* Task to complete *
Write out again, exactly, the lines below starting at the one with "xor2_1: 20 / 20" and ending at the one with "floorplan: 5 /".

* Records *
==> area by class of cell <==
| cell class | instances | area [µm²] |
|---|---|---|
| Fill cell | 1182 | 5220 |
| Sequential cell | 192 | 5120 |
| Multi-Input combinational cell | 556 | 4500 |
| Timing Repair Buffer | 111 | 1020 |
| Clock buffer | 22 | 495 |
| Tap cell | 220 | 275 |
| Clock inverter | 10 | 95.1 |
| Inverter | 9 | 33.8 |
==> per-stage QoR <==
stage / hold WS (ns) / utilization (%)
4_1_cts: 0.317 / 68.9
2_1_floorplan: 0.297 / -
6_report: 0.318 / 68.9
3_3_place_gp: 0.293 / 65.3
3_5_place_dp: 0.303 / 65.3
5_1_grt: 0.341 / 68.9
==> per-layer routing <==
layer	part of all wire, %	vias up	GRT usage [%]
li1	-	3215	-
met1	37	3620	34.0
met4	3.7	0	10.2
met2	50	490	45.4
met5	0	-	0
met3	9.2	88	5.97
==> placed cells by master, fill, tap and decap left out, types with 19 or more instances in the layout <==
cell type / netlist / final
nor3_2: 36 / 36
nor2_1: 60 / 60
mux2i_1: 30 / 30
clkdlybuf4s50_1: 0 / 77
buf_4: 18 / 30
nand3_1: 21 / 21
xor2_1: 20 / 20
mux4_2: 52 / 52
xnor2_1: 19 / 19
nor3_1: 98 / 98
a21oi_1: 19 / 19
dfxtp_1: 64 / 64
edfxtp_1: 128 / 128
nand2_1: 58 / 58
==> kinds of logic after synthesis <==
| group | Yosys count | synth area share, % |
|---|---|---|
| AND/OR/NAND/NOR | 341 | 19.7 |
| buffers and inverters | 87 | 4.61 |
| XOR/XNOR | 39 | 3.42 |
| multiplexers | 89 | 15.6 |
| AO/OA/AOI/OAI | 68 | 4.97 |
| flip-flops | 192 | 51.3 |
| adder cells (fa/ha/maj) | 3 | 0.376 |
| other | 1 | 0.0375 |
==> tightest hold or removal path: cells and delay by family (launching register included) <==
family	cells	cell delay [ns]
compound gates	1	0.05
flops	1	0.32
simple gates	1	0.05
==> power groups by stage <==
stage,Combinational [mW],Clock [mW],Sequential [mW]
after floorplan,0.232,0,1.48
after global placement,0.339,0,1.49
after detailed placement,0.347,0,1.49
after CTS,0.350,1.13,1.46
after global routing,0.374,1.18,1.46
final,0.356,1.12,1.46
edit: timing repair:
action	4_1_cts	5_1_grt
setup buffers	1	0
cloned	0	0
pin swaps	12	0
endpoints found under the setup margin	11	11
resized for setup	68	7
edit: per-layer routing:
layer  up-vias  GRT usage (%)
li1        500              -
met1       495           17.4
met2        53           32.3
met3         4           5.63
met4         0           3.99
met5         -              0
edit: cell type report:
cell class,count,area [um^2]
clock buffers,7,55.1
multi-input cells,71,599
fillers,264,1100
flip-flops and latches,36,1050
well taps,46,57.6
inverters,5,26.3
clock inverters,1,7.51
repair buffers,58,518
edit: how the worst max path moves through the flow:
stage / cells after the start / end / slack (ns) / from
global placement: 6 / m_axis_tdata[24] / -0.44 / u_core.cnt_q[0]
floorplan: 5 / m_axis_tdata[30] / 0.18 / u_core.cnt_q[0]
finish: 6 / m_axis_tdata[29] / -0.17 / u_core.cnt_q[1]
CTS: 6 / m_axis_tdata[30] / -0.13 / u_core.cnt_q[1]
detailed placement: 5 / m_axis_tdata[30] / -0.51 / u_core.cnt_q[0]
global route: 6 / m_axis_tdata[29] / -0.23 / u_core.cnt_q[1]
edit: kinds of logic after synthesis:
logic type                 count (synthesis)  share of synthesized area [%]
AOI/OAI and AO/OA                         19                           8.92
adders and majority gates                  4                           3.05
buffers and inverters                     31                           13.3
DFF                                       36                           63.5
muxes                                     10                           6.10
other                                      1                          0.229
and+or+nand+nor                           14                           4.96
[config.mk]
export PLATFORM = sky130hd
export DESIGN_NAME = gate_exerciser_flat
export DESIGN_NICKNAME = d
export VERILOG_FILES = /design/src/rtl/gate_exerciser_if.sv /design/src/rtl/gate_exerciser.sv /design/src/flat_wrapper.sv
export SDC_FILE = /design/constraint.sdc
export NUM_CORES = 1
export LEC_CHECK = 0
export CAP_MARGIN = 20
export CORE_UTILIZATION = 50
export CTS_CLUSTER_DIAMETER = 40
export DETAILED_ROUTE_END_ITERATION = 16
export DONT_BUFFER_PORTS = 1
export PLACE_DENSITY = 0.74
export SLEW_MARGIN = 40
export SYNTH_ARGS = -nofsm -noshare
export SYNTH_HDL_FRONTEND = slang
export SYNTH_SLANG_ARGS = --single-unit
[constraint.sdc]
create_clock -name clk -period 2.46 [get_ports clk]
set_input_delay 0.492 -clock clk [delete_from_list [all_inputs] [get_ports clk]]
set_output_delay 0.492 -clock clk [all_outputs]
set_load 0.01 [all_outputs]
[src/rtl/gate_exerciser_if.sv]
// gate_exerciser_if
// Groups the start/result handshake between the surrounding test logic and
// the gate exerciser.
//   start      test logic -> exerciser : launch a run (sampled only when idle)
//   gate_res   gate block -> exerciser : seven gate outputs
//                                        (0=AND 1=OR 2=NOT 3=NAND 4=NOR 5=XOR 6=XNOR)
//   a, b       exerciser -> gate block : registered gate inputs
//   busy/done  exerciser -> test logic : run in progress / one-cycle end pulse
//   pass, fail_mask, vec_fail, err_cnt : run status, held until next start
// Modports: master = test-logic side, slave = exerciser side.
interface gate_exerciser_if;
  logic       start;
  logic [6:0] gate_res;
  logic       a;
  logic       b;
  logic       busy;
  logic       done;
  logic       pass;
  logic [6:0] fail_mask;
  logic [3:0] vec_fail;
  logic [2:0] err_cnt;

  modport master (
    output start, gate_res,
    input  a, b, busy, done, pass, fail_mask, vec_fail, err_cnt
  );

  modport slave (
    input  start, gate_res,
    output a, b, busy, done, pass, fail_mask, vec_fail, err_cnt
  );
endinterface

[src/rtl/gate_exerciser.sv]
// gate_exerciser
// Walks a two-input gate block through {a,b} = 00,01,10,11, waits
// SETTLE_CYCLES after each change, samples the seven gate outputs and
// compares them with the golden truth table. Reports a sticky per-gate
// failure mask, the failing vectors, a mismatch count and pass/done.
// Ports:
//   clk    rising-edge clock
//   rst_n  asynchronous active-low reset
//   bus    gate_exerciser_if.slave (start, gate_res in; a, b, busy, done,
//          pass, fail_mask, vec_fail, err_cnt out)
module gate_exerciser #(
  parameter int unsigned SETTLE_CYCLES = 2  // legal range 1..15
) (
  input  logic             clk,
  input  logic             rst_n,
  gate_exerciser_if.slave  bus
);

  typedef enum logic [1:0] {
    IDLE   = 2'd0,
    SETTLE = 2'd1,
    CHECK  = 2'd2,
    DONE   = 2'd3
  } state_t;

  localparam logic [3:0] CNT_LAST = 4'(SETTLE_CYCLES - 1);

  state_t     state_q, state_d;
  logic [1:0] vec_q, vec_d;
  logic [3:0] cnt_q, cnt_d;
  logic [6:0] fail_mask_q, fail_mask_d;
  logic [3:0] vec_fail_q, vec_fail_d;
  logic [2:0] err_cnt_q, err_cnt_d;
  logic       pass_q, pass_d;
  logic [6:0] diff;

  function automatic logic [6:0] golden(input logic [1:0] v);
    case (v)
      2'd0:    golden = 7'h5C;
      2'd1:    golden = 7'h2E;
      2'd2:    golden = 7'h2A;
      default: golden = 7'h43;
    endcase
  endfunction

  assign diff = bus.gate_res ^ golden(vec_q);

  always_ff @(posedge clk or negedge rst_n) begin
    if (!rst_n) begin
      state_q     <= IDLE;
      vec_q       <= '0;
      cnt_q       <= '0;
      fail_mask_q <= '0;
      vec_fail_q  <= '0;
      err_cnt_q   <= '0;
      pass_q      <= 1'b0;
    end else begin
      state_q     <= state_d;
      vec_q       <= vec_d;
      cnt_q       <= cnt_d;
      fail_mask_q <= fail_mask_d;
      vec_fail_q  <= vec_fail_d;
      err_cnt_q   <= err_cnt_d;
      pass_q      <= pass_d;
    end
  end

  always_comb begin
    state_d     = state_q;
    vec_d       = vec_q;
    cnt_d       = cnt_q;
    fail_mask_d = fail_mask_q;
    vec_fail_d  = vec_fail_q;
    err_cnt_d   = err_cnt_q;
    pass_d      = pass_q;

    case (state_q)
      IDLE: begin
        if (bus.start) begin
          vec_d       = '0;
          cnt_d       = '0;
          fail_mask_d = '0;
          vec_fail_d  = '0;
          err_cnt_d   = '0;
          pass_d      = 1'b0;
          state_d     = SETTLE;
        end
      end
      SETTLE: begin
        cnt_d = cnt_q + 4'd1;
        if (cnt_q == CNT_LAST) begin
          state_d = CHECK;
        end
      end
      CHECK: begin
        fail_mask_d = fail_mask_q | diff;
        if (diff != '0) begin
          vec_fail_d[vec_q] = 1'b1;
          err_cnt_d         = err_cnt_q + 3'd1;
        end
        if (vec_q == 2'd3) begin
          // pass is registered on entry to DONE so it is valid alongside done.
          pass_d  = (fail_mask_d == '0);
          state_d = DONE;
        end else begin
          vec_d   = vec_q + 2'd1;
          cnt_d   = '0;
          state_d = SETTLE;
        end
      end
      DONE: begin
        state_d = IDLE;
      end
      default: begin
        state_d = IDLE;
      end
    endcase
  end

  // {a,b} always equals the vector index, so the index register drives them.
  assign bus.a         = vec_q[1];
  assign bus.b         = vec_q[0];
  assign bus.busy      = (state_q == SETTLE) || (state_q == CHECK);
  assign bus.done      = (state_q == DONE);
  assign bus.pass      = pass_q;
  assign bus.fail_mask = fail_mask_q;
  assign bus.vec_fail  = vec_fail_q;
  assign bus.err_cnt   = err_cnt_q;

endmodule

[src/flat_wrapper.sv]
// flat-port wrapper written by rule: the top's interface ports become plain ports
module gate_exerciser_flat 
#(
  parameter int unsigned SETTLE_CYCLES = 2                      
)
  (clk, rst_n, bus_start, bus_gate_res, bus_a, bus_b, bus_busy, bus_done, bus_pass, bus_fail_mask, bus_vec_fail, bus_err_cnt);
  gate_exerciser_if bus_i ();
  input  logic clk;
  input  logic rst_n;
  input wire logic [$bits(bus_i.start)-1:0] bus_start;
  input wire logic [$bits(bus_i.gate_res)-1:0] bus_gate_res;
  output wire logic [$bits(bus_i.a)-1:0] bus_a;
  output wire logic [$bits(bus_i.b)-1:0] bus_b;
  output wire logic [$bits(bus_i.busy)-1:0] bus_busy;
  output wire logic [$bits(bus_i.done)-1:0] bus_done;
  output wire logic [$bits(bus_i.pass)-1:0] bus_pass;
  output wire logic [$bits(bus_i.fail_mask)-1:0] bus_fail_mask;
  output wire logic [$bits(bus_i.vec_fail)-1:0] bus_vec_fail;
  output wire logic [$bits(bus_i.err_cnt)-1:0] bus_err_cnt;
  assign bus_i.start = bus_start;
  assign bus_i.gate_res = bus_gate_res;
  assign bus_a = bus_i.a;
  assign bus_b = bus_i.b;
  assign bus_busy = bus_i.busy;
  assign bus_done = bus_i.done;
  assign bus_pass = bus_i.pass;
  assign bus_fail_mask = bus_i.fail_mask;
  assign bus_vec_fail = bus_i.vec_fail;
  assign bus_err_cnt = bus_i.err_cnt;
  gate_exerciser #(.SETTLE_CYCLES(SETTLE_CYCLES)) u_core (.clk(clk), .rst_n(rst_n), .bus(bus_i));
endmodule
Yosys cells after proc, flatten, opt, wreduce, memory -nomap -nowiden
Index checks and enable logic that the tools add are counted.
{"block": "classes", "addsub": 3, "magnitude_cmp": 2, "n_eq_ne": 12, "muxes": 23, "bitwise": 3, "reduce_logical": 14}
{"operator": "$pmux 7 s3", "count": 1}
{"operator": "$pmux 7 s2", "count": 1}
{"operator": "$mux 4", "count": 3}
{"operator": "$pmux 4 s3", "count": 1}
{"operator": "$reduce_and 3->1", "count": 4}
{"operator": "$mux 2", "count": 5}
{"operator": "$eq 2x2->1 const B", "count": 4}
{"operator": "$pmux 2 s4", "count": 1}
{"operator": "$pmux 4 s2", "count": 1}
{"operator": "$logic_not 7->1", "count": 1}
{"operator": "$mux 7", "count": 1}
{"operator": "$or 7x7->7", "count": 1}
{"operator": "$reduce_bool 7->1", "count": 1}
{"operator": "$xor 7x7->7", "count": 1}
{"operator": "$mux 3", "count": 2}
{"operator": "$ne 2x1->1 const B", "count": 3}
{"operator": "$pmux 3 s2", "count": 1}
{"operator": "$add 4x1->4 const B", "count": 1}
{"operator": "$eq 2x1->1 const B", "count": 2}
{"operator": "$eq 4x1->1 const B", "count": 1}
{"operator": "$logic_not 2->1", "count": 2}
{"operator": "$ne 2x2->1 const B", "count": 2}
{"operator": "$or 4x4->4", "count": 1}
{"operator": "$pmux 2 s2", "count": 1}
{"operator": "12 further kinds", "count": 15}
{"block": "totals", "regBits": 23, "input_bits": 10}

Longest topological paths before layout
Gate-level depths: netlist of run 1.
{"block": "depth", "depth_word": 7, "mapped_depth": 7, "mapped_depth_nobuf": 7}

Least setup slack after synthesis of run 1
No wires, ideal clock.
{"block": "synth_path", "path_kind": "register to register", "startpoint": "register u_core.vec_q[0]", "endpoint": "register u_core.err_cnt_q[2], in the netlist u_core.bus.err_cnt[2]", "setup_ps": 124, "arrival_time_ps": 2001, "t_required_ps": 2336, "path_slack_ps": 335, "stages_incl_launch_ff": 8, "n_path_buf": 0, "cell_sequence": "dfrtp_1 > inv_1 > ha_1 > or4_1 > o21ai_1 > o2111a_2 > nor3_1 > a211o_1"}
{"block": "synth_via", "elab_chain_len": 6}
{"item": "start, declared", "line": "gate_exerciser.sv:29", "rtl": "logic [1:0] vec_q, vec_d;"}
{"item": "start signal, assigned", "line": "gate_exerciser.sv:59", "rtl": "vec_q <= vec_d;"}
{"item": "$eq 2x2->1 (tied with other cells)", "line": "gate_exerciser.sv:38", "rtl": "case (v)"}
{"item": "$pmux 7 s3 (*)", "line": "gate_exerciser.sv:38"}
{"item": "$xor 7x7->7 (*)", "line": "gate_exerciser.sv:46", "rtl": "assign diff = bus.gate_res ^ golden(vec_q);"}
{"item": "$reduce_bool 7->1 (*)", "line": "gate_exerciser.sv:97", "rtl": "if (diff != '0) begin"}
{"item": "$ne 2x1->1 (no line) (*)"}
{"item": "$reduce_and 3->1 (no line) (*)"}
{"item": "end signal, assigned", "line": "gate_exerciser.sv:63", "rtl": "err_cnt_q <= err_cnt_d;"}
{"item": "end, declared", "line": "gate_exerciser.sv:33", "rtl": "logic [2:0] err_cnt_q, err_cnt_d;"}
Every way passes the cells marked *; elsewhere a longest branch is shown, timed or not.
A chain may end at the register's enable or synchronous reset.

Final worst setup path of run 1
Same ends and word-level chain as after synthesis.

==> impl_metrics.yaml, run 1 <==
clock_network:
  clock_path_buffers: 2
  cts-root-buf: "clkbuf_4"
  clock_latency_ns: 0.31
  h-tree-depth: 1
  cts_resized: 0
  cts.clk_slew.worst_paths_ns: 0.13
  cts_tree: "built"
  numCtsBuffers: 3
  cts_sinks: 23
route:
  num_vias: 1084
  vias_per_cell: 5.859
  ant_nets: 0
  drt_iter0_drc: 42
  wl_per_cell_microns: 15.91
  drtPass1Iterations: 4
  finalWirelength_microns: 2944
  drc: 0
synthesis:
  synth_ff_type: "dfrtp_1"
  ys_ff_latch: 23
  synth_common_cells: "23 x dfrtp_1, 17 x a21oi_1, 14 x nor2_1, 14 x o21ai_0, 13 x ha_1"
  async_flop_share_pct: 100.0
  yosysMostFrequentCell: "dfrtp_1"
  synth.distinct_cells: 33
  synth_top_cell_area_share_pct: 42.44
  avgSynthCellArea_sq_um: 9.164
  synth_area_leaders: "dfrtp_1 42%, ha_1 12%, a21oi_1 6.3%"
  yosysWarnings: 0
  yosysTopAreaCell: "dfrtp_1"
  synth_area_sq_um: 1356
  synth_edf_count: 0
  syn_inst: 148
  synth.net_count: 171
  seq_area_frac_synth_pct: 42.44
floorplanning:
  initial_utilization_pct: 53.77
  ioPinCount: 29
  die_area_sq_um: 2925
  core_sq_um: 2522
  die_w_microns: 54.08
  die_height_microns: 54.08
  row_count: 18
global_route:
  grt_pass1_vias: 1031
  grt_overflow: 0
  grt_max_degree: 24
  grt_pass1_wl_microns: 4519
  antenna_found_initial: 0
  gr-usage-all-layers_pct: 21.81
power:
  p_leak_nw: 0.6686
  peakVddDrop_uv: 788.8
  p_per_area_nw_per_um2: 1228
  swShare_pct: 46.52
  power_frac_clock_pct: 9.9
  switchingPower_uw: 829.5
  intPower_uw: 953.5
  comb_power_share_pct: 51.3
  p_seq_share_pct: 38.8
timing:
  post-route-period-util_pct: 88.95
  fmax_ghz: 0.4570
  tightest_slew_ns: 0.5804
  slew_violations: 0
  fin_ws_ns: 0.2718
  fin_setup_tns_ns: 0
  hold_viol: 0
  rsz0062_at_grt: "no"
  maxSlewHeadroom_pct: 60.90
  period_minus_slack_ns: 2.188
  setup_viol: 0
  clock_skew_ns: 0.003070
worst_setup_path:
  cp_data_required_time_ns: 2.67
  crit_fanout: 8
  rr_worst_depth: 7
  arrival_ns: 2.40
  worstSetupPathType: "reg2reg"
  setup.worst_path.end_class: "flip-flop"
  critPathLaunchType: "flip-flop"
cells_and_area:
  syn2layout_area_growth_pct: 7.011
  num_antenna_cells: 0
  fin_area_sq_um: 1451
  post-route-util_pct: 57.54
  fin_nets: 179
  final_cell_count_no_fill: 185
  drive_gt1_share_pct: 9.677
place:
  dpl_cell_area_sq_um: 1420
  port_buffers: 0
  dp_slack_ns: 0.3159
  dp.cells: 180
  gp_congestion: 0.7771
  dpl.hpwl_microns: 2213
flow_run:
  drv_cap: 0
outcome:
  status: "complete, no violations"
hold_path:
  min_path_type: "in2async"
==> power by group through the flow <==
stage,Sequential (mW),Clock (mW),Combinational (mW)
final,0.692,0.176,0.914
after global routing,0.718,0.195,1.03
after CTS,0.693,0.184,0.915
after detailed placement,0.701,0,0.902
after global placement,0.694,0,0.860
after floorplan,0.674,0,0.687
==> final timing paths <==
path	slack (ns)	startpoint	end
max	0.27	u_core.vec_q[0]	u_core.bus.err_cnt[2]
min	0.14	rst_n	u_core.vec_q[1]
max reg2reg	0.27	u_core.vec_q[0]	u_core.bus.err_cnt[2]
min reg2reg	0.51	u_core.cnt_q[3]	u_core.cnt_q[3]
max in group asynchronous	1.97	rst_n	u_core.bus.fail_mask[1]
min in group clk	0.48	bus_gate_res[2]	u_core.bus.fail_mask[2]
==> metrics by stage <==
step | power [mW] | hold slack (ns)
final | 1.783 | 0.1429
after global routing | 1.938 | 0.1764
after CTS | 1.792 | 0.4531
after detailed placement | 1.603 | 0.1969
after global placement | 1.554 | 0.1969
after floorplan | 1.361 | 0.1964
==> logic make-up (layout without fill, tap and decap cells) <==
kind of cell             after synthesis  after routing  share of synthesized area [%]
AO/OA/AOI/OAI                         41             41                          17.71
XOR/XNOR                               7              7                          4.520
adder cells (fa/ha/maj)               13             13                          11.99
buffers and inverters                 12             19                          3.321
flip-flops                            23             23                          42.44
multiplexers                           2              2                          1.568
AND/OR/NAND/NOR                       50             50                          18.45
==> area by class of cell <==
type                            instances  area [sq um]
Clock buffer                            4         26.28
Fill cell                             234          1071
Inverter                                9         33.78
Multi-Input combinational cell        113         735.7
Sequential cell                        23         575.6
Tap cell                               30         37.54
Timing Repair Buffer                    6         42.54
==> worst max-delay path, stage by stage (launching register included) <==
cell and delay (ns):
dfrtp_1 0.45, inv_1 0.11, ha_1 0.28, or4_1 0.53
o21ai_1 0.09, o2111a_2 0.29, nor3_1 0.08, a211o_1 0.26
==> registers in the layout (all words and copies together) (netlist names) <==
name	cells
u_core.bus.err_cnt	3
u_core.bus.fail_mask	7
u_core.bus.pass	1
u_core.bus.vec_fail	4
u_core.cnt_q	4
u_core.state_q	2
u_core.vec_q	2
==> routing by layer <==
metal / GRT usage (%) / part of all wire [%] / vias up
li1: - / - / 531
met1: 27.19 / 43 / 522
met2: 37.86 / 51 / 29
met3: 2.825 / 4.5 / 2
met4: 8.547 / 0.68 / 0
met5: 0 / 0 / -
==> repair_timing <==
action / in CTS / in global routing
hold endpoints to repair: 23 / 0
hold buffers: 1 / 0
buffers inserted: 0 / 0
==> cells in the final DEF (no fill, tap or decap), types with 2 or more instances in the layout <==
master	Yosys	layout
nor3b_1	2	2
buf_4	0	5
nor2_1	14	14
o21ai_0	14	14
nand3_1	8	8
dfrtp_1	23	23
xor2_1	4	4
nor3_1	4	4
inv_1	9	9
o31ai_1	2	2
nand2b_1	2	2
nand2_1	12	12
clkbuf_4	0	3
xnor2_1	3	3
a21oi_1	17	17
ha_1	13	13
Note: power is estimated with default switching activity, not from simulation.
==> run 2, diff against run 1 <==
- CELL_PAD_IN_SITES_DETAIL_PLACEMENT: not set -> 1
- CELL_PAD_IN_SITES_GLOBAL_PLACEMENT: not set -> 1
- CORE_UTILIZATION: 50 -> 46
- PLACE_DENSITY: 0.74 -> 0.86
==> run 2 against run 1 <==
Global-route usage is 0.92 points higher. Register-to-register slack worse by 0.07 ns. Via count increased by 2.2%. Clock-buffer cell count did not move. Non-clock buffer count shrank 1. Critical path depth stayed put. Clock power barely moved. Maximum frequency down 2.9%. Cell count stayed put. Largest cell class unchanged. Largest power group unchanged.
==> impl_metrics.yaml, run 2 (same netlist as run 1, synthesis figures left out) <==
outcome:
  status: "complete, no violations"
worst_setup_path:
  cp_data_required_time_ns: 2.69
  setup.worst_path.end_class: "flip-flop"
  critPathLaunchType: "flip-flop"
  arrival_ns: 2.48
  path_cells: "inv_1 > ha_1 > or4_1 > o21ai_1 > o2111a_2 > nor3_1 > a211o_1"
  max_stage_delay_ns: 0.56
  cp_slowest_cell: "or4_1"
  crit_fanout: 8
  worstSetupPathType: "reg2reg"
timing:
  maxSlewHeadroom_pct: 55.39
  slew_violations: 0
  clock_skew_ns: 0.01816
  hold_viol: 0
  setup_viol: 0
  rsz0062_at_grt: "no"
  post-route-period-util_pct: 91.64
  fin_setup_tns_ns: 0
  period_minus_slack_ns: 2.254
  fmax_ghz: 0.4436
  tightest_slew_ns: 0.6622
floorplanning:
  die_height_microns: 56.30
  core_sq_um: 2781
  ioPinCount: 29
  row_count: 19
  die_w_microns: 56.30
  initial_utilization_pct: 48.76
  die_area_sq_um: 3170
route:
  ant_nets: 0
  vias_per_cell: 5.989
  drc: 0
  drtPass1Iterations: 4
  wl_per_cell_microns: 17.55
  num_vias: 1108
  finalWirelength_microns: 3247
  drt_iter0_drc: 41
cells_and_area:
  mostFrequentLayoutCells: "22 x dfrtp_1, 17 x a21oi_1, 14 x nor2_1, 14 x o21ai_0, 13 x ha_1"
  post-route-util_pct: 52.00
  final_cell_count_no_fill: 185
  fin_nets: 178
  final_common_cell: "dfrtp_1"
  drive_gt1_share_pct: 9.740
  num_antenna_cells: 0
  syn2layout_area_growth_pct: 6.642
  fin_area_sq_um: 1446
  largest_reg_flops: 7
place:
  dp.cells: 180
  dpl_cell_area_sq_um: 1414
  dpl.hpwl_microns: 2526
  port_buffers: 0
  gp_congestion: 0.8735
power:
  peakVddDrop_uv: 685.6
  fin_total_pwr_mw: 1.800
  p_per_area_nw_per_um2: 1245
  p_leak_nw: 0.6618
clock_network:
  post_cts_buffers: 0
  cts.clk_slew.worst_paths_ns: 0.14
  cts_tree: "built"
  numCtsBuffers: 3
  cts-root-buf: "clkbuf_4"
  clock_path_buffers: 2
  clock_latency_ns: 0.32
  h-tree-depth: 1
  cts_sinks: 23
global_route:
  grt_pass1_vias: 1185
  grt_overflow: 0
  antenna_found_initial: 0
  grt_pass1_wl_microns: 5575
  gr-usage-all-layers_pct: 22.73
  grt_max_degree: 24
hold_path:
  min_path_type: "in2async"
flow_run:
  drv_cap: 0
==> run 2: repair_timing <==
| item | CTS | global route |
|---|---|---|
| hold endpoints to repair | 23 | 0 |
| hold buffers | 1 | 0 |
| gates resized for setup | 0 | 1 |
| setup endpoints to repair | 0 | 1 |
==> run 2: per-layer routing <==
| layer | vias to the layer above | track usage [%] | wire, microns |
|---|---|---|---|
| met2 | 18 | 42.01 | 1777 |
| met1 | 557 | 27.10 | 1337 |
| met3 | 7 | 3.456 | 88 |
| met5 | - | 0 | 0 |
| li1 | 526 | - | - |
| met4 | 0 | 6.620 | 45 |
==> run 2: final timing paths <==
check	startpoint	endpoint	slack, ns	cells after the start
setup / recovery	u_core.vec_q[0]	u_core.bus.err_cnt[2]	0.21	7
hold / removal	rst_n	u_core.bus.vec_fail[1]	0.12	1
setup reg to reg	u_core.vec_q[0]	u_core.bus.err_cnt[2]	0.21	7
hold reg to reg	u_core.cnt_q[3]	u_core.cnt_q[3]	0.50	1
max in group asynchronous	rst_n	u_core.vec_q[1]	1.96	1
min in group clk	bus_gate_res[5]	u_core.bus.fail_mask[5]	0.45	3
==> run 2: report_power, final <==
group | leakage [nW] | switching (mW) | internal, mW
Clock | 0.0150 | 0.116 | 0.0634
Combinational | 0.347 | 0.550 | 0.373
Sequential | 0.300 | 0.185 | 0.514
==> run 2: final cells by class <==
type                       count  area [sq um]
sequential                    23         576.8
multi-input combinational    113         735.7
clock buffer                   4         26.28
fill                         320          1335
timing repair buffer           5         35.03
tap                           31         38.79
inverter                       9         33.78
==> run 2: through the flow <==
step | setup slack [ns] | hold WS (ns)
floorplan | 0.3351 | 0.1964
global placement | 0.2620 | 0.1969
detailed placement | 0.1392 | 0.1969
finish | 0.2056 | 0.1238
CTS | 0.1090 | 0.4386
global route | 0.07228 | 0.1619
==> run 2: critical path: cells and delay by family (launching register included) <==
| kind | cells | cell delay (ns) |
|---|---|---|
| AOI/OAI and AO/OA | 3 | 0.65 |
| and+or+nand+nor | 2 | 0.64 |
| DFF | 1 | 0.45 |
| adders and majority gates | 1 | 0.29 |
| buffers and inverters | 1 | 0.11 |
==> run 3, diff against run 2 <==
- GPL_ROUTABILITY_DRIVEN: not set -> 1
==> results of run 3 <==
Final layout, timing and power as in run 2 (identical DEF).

* Your response *
xor2_1: 20 / 20
mux4_2: 52 / 52
xnor2_1: 19 / 19
nor3_1: 98 / 98
a21oi_1: 19 / 19
dfxtp_1: 64 / 64
edfxtp_1: 128 / 128
nand2_1: 58 / 58
==> kinds of logic after synthesis <==
| group | Yosys count | synth area share, % |
|---|---|---|
| AND/OR/NAND/NOR | 341 | 19.7 |
| buffers and inverters | 87 | 4.61 |
| XOR/XNOR | 39 | 3.42 |
| multiplexers | 89 | 15.6 |
| AO/OA/AOI/OAI | 68 | 4.97 |
| flip-flops | 192 | 51.3 |
| adder cells (fa/ha/maj) | 3 | 0.376 |
| other | 1 | 0.0375 |
==> tightest hold or removal path: cells and delay by family (launching register included) <==
family	cells	cell delay [ns]
compound gates	1	0.05
flops	1	0.32
simple gates	1	0.05
==> power groups by stage <==
stage,Combinational [mW],Clock [mW],Sequential [mW]
after floorplan,0.232,0,1.48
after global placement,0.339,0,1.49
after detailed placement,0.347,0,1.49
after CTS,0.350,1.13,1.46
after global routing,0.374,1.18,1.46
final,0.356,1.12,1.46
edit: timing repair:
action	4_1_cts	5_1_grt
setup buffers	1	0
cloned	0	0
pin swaps	12	0
endpoints found under the setup margin	11	11
resized for setup	68	7
edit: per-layer routing:
layer  up-vias  GRT usage (%)
li1        500              -
met1       495           17.4
met2        53           32.3
met3         4           5.63
met4         0           3.99
met5         -              0
edit: cell type report:
cell class,count,area [um^2]
clock buffers,7,55.1
multi-input cells,71,599
fillers,264,1100
flip-flops and latches,36,1050
well taps,46,57.6
inverters,5,26.3
clock inverters,1,7.51
repair buffers,58,518
edit: how the worst max path moves through the flow:
stage / cells after the start / end / slack (ns) / from
global placement: 6 / m_axis_tdata[24] / -0.44 / u_core.cnt_q[0]
floorplan: 5 / m_axis_tdata[30] / 0.18 / u_core.cnt_q[0]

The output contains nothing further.